- Date: August 10, 2018
- Location: Atlanta, Georgia, United States
- Caused by: Disputes over labor contracts; Allegations of Federal law violations;
- Methods: Walkout; Picketing;
- Result: Deal reached between company and union;

Parties
| International Brotherhood of Teamsters Local 728; | Republic Services |

= 2018 Atlanta sanitation strike =

American labor strike

The 2018 Atlanta sanitation strike was a labor strike involving approximately 120 sanitation workers employed by Republic Services in Atlanta, Georgia, United States. Represented by the International Brotherhood of Teamsters, the workers initiated the strike on August 10, 2018, in response to unresolved contract negotiations. Although the strike lasted only one day, it prompted renewed discussions, and several days later, the union and Republic Services reached an agreement on new labor contracts.

== Background ==
On August 5, 2018, 120 members of Local 728 of the International Brotherhood of Teamsters voted to authorize strike action against their employer, Republic Services. The workers involved were part of a unit that serviced several residential areas in Atlanta, as well as the Atlanta Public Schools, Emory Healthcare, Emory University, Hartsfield–Jackson Atlanta International Airport, and Piedmont Hospital. The strike organizer claimed that the members voted to strike after disputes in labor contract negotiations with Republic, saying, "The company has halted bargaining and negotiating with these workers. They refuse to reduce employees' cost of health insurance. Workers don't get paid for all the time they work." Additionally, the union alleged that Republic was guilty of violating Federal law in an incident where work was taken from full-time mechanics and leased to subcontractors. A previous strike involving workers for Republic occurred in 2013 in nearby McDonough, Georgia.

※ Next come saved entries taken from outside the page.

$ cat src/rtl/core/dcsms_pkg.sv
package dcsms_pkg;

   // Sizing of the chain and of one frame
   localparam int MAX_CHIPS_DEF  = 8;
   localparam int FRAME_LIMIT    = 8;
   localparam int CNT_W          = 4;   // chip_count register width
   localparam int LIMIT_W        = 7;   // channel_limit register width
   localparam int K_W            = 3;   // byte counter inside one frame
   localparam int ADDR_W         = 5;   // chip index taken from an 8-bit channel
   localparam int PADDR_W        = 4;
   localparam int PDATA_W        = 32;

   localparam logic [7:0] MASK_NONE = 8'h00;

   // Register reset values
   localparam logic [CNT_W-1:0]   CHIP_COUNT_RST    = 4'd1;
   localparam logic [LIMIT_W-1:0] CHANNEL_LIMIT_RST = 7'd64;

   // Register indexes, paddr[3:2]
   typedef enum logic [1:0] {
      REG_CHIP_COUNT     = 2'd0,
      REG_CHANNEL_LIMIT  = 2'd1,
      REG_BYTE_ZERO_MODE = 2'd2
   } reg_index_type;

   // Command codes
   typedef enum logic [1:0] {
      CMD_EXCL_ON = 2'd0,
      CMD_ADD_ON  = 2'd1,
      CMD_OFF     = 2'd2,
      CMD_ALL_OFF = 2'd3
   } cmd_code_type;

   typedef enum logic [1:0] {
      ST_IDLE,
      ST_EDIT,
      ST_EMIT
   } state_type;

   typedef struct packed {
      logic [1:0] cmd;
      logic [7:0] channel;
   } req_type;

   typedef struct packed {
      logic [7:0] frame_byte;
      logic       last_byte;
      logic       status;
   } rsp_type;

   typedef struct packed {
      logic [CNT_W-1:0]   chip_count;
      logic [LIMIT_W-1:0] channel_limit;
      logic               byte_zero_mode;
   } cfg_type;

   // Controller to datapath
   typedef struct packed {
      logic latch;
      logic edit;
      logic load;
   } ctl_cmd_type;

   // Datapath to controller
   typedef struct packed {
      logic slot_free;
      logic last_load;
   } ctl_status_type;

endpackage

$ cat src/rtl/core/dcsms_csr.sv
module dcsms_csr (
   input  logic                              clock,
   input  logic                              reset,
   input  logic                              psel,
   input  logic                              penable,
   input  logic                              pwrite,
   input  logic [dcsms_pkg::PADDR_W-1:0]     paddr,
   input  logic [dcsms_pkg::PDATA_W-1:0]     pwdata,
   output logic [dcsms_pkg::PDATA_W-1:0]     prdata,
   output logic                              pready,
   output dcsms_pkg::cfg_type                cfg
);

   dcsms_pkg::cfg_type cfg_ff, cfg_in;
   logic               wr_en;
   logic [1:0]         reg_idx;

   assign pready  = 1'b1;
   assign wr_en   = psel && penable && pwrite;
   assign reg_idx = paddr[3:2];

   // Write the addressed register; other addresses are dropped
   always_comb begin
      cfg_in = cfg_ff;
      if (wr_en) begin
         unique case (reg_idx)
            dcsms_pkg::REG_CHIP_COUNT:
               cfg_in.chip_count = pwdata[dcsms_pkg::CNT_W-1:0];
            dcsms_pkg::REG_CHANNEL_LIMIT:
               cfg_in.channel_limit = pwdata[dcsms_pkg::LIMIT_W-1:0];
            dcsms_pkg::REG_BYTE_ZERO_MODE:
               cfg_in.byte_zero_mode = pwdata[0];
            default: ;
         endcase
      end
   end

   always_ff @(posedge clock) begin
      if (reset) begin
         cfg_ff.chip_count     <= dcsms_pkg::CHIP_COUNT_RST;
         cfg_ff.channel_limit  <= dcsms_pkg::CHANNEL_LIMIT_RST;
         cfg_ff.byte_zero_mode <= 1'b0;
      end else begin
         cfg_ff <= cfg_in;
      end
   end

   // Read back the addressed register
   always_comb begin
      unique case (reg_idx)
         dcsms_pkg::REG_CHIP_COUNT:
            prdata = dcsms_pkg::PDATA_W'(cfg_ff.chip_count);
         dcsms_pkg::REG_CHANNEL_LIMIT:
            prdata = dcsms_pkg::PDATA_W'(cfg_ff.channel_limit);
         dcsms_pkg::REG_BYTE_ZERO_MODE:
            prdata = dcsms_pkg::PDATA_W'(cfg_ff.byte_zero_mode);
         default:
            prdata = '0;
      endcase
   end

   assign cfg = cfg_ff;

endmodule

$ cat src/rtl/core/dcsms_ctrl.sv
module dcsms_ctrl (
   input  logic                       clock,
   input  logic                       reset,
   input  logic                       req_valid,
   output logic                       req_ready,
   input  dcsms_pkg::ctl_status_type  status,
   output dcsms_pkg::ctl_cmd_type     cmd
);

   dcsms_pkg::state_type state_ff, state_in;

   // Next state
   always_comb begin
      state_in = state_ff;
      unique case (state_ff)
         dcsms_pkg::ST_IDLE: begin
            if (req_valid) state_in = dcsms_pkg::ST_EDIT;
         end
         dcsms_pkg::ST_EDIT: begin
            state_in = dcsms_pkg::ST_EMIT;
         end
         dcsms_pkg::ST_EMIT: begin
            if (status.slot_free && status.last_load) state_in = dcsms_pkg::ST_IDLE;
         end
         default: state_in = dcsms_pkg::ST_IDLE;
      endcase
   end

   always_ff @(posedge clock) begin
      if (reset) begin
         state_ff <= dcsms_pkg::ST_IDLE;
      end else begin
         state_ff <= state_in;
      end
   end

   // Outputs
   always_comb begin
      req_ready = 1'b0;
      cmd       = '0;
      unique case (state_ff)
         dcsms_pkg::ST_IDLE: begin
            req_ready = 1'b1;
            cmd.latch = req_valid;
         end
         dcsms_pkg::ST_EDIT: begin
            cmd.edit = 1'b1;
         end
         dcsms_pkg::ST_EMIT: begin
            cmd.load = status.slot_free;
         end
         default: ;
      endcase
   end

endmodule
## src/hdl/adaptive_hybrid_cache_replacement_defines.svh

```systemverilog
// ----------------------------------------------------------------------------
// Adaptive hybrid cache replacement assertion macros
// Concurrent check helpers used by the top-level RTL file of the block.
// ----------------------------------------------------------------------------
`ifndef ADAPTIVE_HYBRID_CACHE_REPLACEMENT_DEFINES_SVH
`define ADAPTIVE_HYBRID_CACHE_REPLACEMENT_DEFINES_SVH

`ifndef SYNTH
`define AHCR_ASSERT(lbl, clk, rst_n, prop, msg) \
	lbl: assert property (@(posedge clk) disable iff (!rst_n) prop) else $error(msg);
`define AHCR_ASSERT_ALWAYS(lbl, clk, prop, msg) \
	lbl: assert property (@(posedge clk) prop) else $error(msg);
`else
`define AHCR_ASSERT(lbl, clk, rst_n, prop, msg)
`define AHCR_ASSERT_ALWAYS(lbl, clk, prop, msg)
`endif

`endif

```

## src/hdl/ahcr_ram.sv

```systemverilog
// ----------------------------------------------------------------------------
// Adaptive hybrid cache replacement RAM
// Simple dual-port synchronous RAM with a registered read.
// ----------------------------------------------------------------------------
`timescale 1ns / 1ps

module ahcr_ram #(
	parameter int WIDTH = 8,
	parameter int DEPTH = 16
) (
	input  logic                     clk,
	input  logic                     we,
	input  logic [$clog2(DEPTH)-1:0] waddr,
	input  logic [WIDTH-1:0]         wdata,
	input  logic                     re,
	input  logic [$clog2(DEPTH)-1:0] raddr,
	output logic [WIDTH-1:0]         rdata
);

	logic [WIDTH-1:0] mem [DEPTH];

	always_ff @(posedge clk) begin
		if (we) begin
			mem[waddr] <= wdata;
		end
	end

	always_ff @(posedge clk) begin
		if (re) begin
			rdata <= mem[raddr];
		end
	end

endmodule

```
## src/hdl/adaptive_hybrid_cache_replacement_defines.svh

```systemverilog
// ----------------------------------------------------------------------------
// Adaptive hybrid cache replacement assertion macros
// Concurrent check helpers used by the top-level RTL file of the block.
// ----------------------------------------------------------------------------
`ifndef ADAPTIVE_HYBRID_CACHE_REPLACEMENT_DEFINES_SVH
`define ADAPTIVE_HYBRID_CACHE_REPLACEMENT_DEFINES_SVH

`ifndef SYNTH
`define AHCR_ASSERT(lbl, clk, rst_n, prop, msg) \
	lbl: assert property (@(posedge clk) disable iff (!rst_n) prop) else $error(msg);
`define AHCR_ASSERT_ALWAYS(lbl, clk, prop, msg) \
	lbl: assert property (@(posedge clk) prop) else $error(msg);
`else
`define AHCR_ASSERT(lbl, clk, rst_n, prop, msg)
`define AHCR_ASSERT_ALWAYS(lbl, clk, prop, msg)
`endif

`endif

```

## src/hdl/ahcr_pkg.sv

```systemverilog
// ----------------------------------------------------------------------------
// Adaptive hybrid cache replacement package
// Sizes, register codes, memory row layouts and shared helpers.
// ----------------------------------------------------------------------------
`timescale 1ns / 1ps

package ahcr_pkg;

	localparam int NUM_SETS   = 2048;
	localparam int NUM_WAYS   = 16;
	localparam int WINDOW_LEN = 16;

	localparam int SET_W   = $clog2(NUM_SETS);
	localparam int WAY_W   = $clog2(NUM_WAYS);
	localparam int WPTR_W  = $clog2(WINDOW_LEN);
	localparam int HITS_W  = $clog2(WINDOW_LEN + 1);
	localparam int LEAVES  = 1 << WAY_W;

	localparam int FUNC_W  = 1;
	localparam int SIDX_W  = 11;
	localparam int MASK_W  = 16;
	localparam int WIN_W   = 4;
	localparam int ADDR_W  = 64;
	localparam int AGE_W   = 8;
	localparam int RRPV_W  = 2;
	localparam int RC_W    = 8;
	localparam int LFSR_W  = 16;

	localparam int PADDR_W    = 4;
	localparam int APB_DATA_W = 32;
	localparam int LRU_THR_W  = 5;
	localparam int SRRIP_THR_W = 5;
	localparam int RND_THR_W  = 8;
	localparam int STRIDE_W   = 16;

	localparam logic [1:0] REG_LRU_THR    = 2'd0;
	localparam logic [1:0] REG_SRRIP_THR  = 2'd1;
	localparam logic [1:0] REG_RND_THR    = 2'd2;
	localparam logic [1:0] REG_STRIDE_LIM = 2'd3;

	localparam logic [LRU_THR_W-1:0]   LRU_THR_RST    = 5'd8;
	localparam logic [SRRIP_THR_W-1:0] SRRIP_THR_RST  = 5'd3;
	localparam logic [RND_THR_W-1:0]   RND_THR_RST    = 8'd6;
	localparam logic [STRIDE_W-1:0]    STRIDE_LIM_RST = 16'd4096;

	localparam logic [FUNC_W-1:0] FUNC_VICTIM = 1'b0;
	localparam logic [FUNC_W-1:0] FUNC_UPDATE = 1'b1;

	localparam logic [LFSR_W-1:0] LFSR_TAPS = 16'hB400;
	localparam logic [LFSR_W-1:0] LFSR_SEED = 16'h0001;

	localparam logic [RRPV_W-1:0] RRPV_DISTANT = 2'd3;
	localparam logic [RRPV_W-1:0] RRPV_LONG    = 2'd2;
	localparam logic [RRPV_W-1:0] RRPV_NEAR    = 2'd0;
	localparam logic [AGE_W-1:0]  AGE_MAX      = 8'hFF;
	localparam logic [AGE_W-1:0]  AGE_INSERT   = AGE_W'(NUM_WAYS - 1);
	localparam logic [RC_W-1:0]   RC_MAX       = 8'hFF;

	typedef struct packed {
		logic ptr;
		logic srrip;
		logic lru;
	} flags_t;

	typedef struct packed {
		logic [WINDOW_LEN-1:0] hit_window;
		logic [WPTR_W-1:0]     wptr;
		flags_t                flags;
		logic [ADDR_W-1:0]     prev_addr;
		logic [RC_W-1:0]       rcount;
	} set_row_t;

	typedef struct packed {
		logic [NUM_WAYS-1:0][AGE_W-1:0]  age;
		logic [NUM_WAYS-1:0][RRPV_W-1:0] rrpv;
	} way_row_t;

	typedef struct packed {
		logic [WINDOW_LEN-1:0] hit_window;
		logic [WPTR_W-1:0]     wptr;
		logic [HITS_W-1:0]     hits;
		logic                  prev_nz;
		logic [ADDR_W-1:0]     stride;
	} upd_ctx_t;

	typedef enum logic [1:0] {
		ST_CLEAR,
		ST_IDLE,
		ST_READ,
		ST_EXEC
	} state_t;

	localparam set_row_t SET_ROW_RST = '0;

	function automatic way_row_t way_row_rst();
		way_row_t r;
		for (int i = 0; i < NUM_WAYS; i++) begin
			r.age[i]  = '0;
			r.rrpv[i] = RRPV_DISTANT;
		end
		return r;
	endfunction

	function automatic logic [WAY_W-1:0] first_set(input logic [NUM_WAYS-1:0] v);
		logic [WAY_W-1:0] r;
		r = '0;
		for (int i = NUM_WAYS - 1; i >= 0; i--) begin
			if (v[i]) begin
				r = WAY_W'(i);
			end
		end
		return r;
	endfunction

endpackage

```

## src/hdl/ahcr_victim.sv

```systemverilog
// ----------------------------------------------------------------------------
// Adaptive hybrid cache replacement victim selection
// Picks the eviction way for the set's mode and ages the RRPVs when needed.
// ----------------------------------------------------------------------------
`timescale 1ns / 1ps

module ahcr_victim (
	input  ahcr_pkg::flags_t                    flags,
	input  logic [ahcr_pkg::MASK_W-1:0]         valid_mask,
	input  ahcr_pkg::way_row_t                  row,
	input  logic [ahcr_pkg::LFSR_W-1:0]         lfsr_next,
	output logic [ahcr_pkg::WAY_W-1:0]          victim,
	output ahcr_pkg::way_row_t                  aged_row,
	output logic                                aged_we,
	output logic                                lfsr_step
);
	import ahcr_pkg::*;

	logic [NUM_WAYS-1:0] inv;
	logic [NUM_WAYS-1:0] eq3;
	logic [NUM_WAYS-1:0] eq2;
	logic [NUM_WAYS-1:0] eq1;
	logic [NUM_WAYS-1:0] eqm;
	logic [NUM_WAYS-1:0] pass0;
	logic                any_inv;
	logic [RRPV_W-1:0]   rmax;
	logic [RRPV_W-1:0]   boost;
	logic [WAY_W-1:0]    rrip_way;
	logic [LEAVES-1:0][AGE_W-1:0] tv [WAY_W+1];
	logic [LEAVES-1:0][WAY_W-1:0] ti [WAY_W+1];
	logic [LEAVES-1:0]            tp [WAY_W+1];

	always_comb begin
		for (int i = 0; i < NUM_WAYS; i++) begin
			inv[i] = (i < MASK_W) ? ~valid_mask[i] : 1'b0;
			eq3[i] = row.rrpv[i] == 2'd3;
			eq2[i] = row.rrpv[i] == 2'd2;
			eq1[i] = row.rrpv[i] == 2'd1;
		end
		any_inv = |inv;
		pass0   = inv | eq3;
		if (|eq3) begin
			rmax = 2'd3;
		end else if (|eq2) begin
			rmax = 2'd2;
		end else if (|eq1) begin
			rmax = 2'd1;
		end else begin
			rmax = 2'd0;
		end
		boost = RRPV_DISTANT - rmax;
		for (int i = 0; i < NUM_WAYS; i++) begin
			eqm[i] = row.rrpv[i] == rmax;
		end
		rrip_way = (|pass0) ? first_set(pass0) : first_set(eqm);
		aged_row = row;
		for (int i = 0; i < NUM_WAYS; i++) begin
			aged_row.rrpv[i] = row.rrpv[i] + boost;
		end
	end

	always_comb begin
		for (int j = 0; j < LEAVES; j++) begin
			tp[0][j] = j < NUM_WAYS;
			tv[0][j] = (j < NUM_WAYS) ? row.age[j % NUM_WAYS] : '0;
			ti[0][j] = WAY_W'(j);
		end
		for (int l = 1; l <= WAY_W; l++) begin
			tp[l] = '0;
			tv[l] = '0;
			ti[l] = '0;
			for (int j = 0; j < (LEAVES >> l); j++) begin
				if (tp[l-1][2*j+1] && (!tp[l-1][2*j] || tv[l-1][2*j+1] >= tv[l-1][2*j])) begin
					tp[l][j] = 1'b1;
					tv[l][j] = tv[l-1][2*j+1];
					ti[l][j] = ti[l-1][2*j+1];
				end else begin
					tp[l][j] = tp[l-1][2*j];
					tv[l][j] = tv[l-1][2*j];
					ti[l][j] = ti[l-1][2*j];
				end
			end
		end
	end

	always_comb begin
		aged_we   = 1'b0;
		lfsr_step = 1'b0;
		if (flags.ptr) begin
			lfsr_step = !any_inv;
			victim    = any_inv ? first_set(inv) : lfsr_next[WAY_W-1:0];
		end else if (flags.lru) begin
			victim = any_inv ? first_set(inv) : ti[WAY_W][0];
		end else begin
			victim  = rrip_way;
			aged_we = !(|pass0);
		end
	end

endmodule

```

## config.mk

```make
export PLATFORM = sky130hd
export DESIGN_NAME = ahcr_victim
export DESIGN_NICKNAME = d
export VERILOG_FILES = /design/src/hdl/adaptive_hybrid_cache_replacement_defines.svh /design/src/hdl/ahcr_pkg.sv /design/src/hdl/ahcr_victim.sv
export SDC_FILE = /design/constraint.sdc
export NUM_CORES = 1
export LEC_CHECK = 0
export ABC_AREA = 1
export BUFFER_PORTS_ARGS = -buffer_cell sky130_fd_sc_hd__buf_2
export CORE_AREA = 5 5 138 140
export DETAILED_ROUTE_END_ITERATION = 12
export DIE_AREA = 0 0 143 145
export MAX_ROUTING_LAYER = met4
export PLACE_DENSITY_LB_ADDON = 0.05
export SETUP_SLACK_MARGIN = 0.2
export SYNTH_ARGS = -nofsm -noshare
export SYNTH_HDL_FRONTEND = slang
export SYNTH_SLANG_ARGS = --single-unit
```

## constraint.sdc

```tcl
create_clock -name vclk -period 8.5
set_clock_uncertainty 0.1 [all_clocks]
set_input_delay 1.7 -clock vclk [all_inputs]
set_output_delay 1.7 -clock vclk [all_outputs]
set_load 0.01 [all_outputs]
```

==> metrics <==
number of nets in the final layout=1924; area enclosed by the die boundary=about 21000 µm²; register area share after synthesis=0%; remaining global-route overflow=0; Max transition margin=roughly half; final wirelength=around 24 mm; detailed-router iteration count before antenna repair=5; maximum fanout count along the critical path=6; Critical Path Start Type=primary input; delay of the slowest critical-path stage=0.28 ns; die width=between 100 and 150 µm; initial core utilization=between 30% and 40%; category of the most critical setup path=primary input to output port; crit path time final=between 8 and 9 ns; violated checks=setup timing; Achievable Freq=115.1 MHz; area grow syn2layout=63.93%; setup repair after global routing missed its margin=true; Yosys warning total=0; overall via count from detail_route=between 8000 and 9000; global-route wire length before repair=between 30 and 40 mm; FFs & Latches=0; most area-consuming cells after synthesis=sky130_fd_sc_hd__ha_1 (26%), sky130_fd_sc_hd__nand2_1 (17%), sky130_fd_sc_hd__buf_4 (14%); data required time of the critical path=6.70 ns; average via count per standard cell=4.694; Syn Inst Count=between 1000 and 1500; placeable core area=17720 µm²; arrival time worst endpoint=6.89 ns; HP Class=primary input to output port; accumulated negative setup slack=-0.4958 ns; clock buffer count in the final layout=0; cell type of the slowest stage on the worst timing path=sky130_fd_sc_hd__ha_4; transition time of the tightest slew-check pin=0.7347 ns; max-cap viol count=0; initial antenna violation count=3; instance area after placement=a little over 9000 µm²; mean cell area of the mapped netlist=~6 µm²; PortBufs=roughly 350; fraction of synthesized cell area taken by the top area cell type=between 20% and 30%; number of ports placed on the die boundary=about 360; count of filler cells inserted in the layout=between 1500 and 2000; CP Capture Type=output port; CTS Hold Bufs=0; remaining antenna violation count=0; Global Route Usage Sum=20.47%; mapped cell area=roughly 6600 µm²; Unique masters post-synth=47; final worst-path setup slack=-0.1855 ns; worst supply voltage drop on vdd=91.86 µV; number of hold-slack violations in the final timing report=0; area of all sequential standard cells=0 µm²; LEAKAGE=roughly 6.1 nW; part of the cycle the worst path needs=102.2%; die span in y=around 150 µm; number of slew-limit violations in the final report=0; drt initial violations=238; synthesized net count=between 1000 and 1500; share of cells above drive strength 1=between 50 and 60%; final routed wire length divided by cell count=13.05 µm; number of standard-cell rows in the floorplan=49; number of global-route vias before repair=8125; power per unit of standard cell area=142.6 nW/µm²; DRC errors left=0; detailed placer's ending HPWL=19.31 mm; maximum number of pins on one net before global-route repair=14; endpoints failing setup=4; placer congestion estimate=around 0.92; status=finished, violations left; library cell with the largest summed area after synthesis=sky130_fd_sc_hd__ha_1; design area=approximately 11000 µm²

== Course of the strike ==
The strike began shortly after midnight on August 10, when the workers performed a walkout. Shortly thereafter, the strikers, many wearing yellow vests, began picketing outside Republic's Atlanta offices. The strike ended later that day at 3:30 p.m., though there are disagreements regarding how the strike ended. In a press release, Republic claimed that union officials had "directed our employees to walk out on their jobs this morning without giving our employees a chance to vote on our comprehensive proposal," and they had "accepted an immediate and unconditional offer by Teamsters 728 to return to work." However, the strike organizer claimed that the strike had ended when it was scheduled to end, with no conversation occurring between Republic and union members. Following the end of the strike, the strike organizer didn't rule out the possibility of subsequent strike action. Republic claimed that the impact of the strike on their operations were minimal, only affecting some operations in the southern part of the city.

== Aftermath ==
Following the strike, none of the striking employees faced disciplinary action from the company. Several days later, on August 27, the union and company reached an agreement on a new 5-year labor contract. While the details were not released, the deal addressed the issues that had led to the strike.